Saudi Arabia is highly accessible to marine water, receives year-round availability of sunlight and generates a high annual carbon dioxide emission, all of which are justifications that merits the deployment of cyanobacterial cell factories. However, industrial cyanobacterial strains capable of thriving in conditions of the Arabian Peninsula are currently lacking. Given the fact that native cyanobacteria from the Red Sea are adapted to the local conditions, they are therefore good cell factory candidates where their inherent attributes can be harnessed. In this dissertation, an isolation and screening pipeline was developed to specifically identify physiologically robust cyanobacterial strains from the central Red Sea. Seventeen unicellular cyanobacterial strains were extensively cataloged through a series of physiological characterization and their evolutionary relationships were ascertained through phylogenetic analyses. Arising from this survey work, a high light, thermo- and halo-tolerant Synechococcus sp. RSCCF101 was selected for metabolic analysis under various growth conditions to assess its suitability as a platform for cell factory development. Significant metabolic changes were observed in cells subjected to different light regimes. High phycocyanin and chlorophyll a content were obtained under the low-light growth (50 μmol photons.m-2.s-1) while high biomass was accumulated, along with an increase external nitrate demand, under the high light growth (200 μmol photons.m-2.s-1). A genomic and transcriptomic approach was undertaken to elucidate the molecular signatures of Synechococcus sp. RSCCF101. Synechococcus sp. RSCCF101 contains a small genome (3 Mbp) that is rich in guanine cytosine content (68%) and harbors genes that encode for compatible solutes biosynthetic pathway and phycobilisome subunits which may account for its halo-tolerant and phycocyanin rich phenotype.

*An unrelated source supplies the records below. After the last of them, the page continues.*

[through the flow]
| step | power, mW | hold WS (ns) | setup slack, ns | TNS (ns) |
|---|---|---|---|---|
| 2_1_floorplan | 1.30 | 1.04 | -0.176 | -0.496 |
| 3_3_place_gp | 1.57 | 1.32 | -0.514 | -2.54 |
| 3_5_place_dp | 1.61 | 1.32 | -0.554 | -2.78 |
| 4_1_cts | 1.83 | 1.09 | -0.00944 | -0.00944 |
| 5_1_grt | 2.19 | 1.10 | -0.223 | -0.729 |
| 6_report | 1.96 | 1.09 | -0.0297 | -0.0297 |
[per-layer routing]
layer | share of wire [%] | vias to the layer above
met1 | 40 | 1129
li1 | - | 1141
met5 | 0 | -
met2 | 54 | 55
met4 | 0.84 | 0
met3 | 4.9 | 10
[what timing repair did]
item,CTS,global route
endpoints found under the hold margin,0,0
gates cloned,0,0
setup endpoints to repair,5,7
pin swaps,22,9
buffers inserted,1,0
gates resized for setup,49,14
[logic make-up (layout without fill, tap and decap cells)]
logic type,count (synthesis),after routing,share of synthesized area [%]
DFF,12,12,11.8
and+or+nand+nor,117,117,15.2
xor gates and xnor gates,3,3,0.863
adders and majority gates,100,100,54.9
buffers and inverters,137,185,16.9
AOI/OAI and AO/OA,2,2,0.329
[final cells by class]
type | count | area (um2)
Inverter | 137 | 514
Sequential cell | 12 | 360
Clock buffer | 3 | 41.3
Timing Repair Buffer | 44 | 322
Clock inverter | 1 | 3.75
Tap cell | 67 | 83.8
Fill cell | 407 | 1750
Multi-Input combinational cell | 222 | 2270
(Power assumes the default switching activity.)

Upon high-light treatment, the light harvesting machineries of Synechococcus sp. RSCCF101 was downregulated while the photosystem protection and carbon fixation capacity were upregulated. Taken together, the findings of this research will facilitate in the development of a new model system for industrial applications in high-light, high temperature and high salinity environments in general and Saudi Arabia in particular.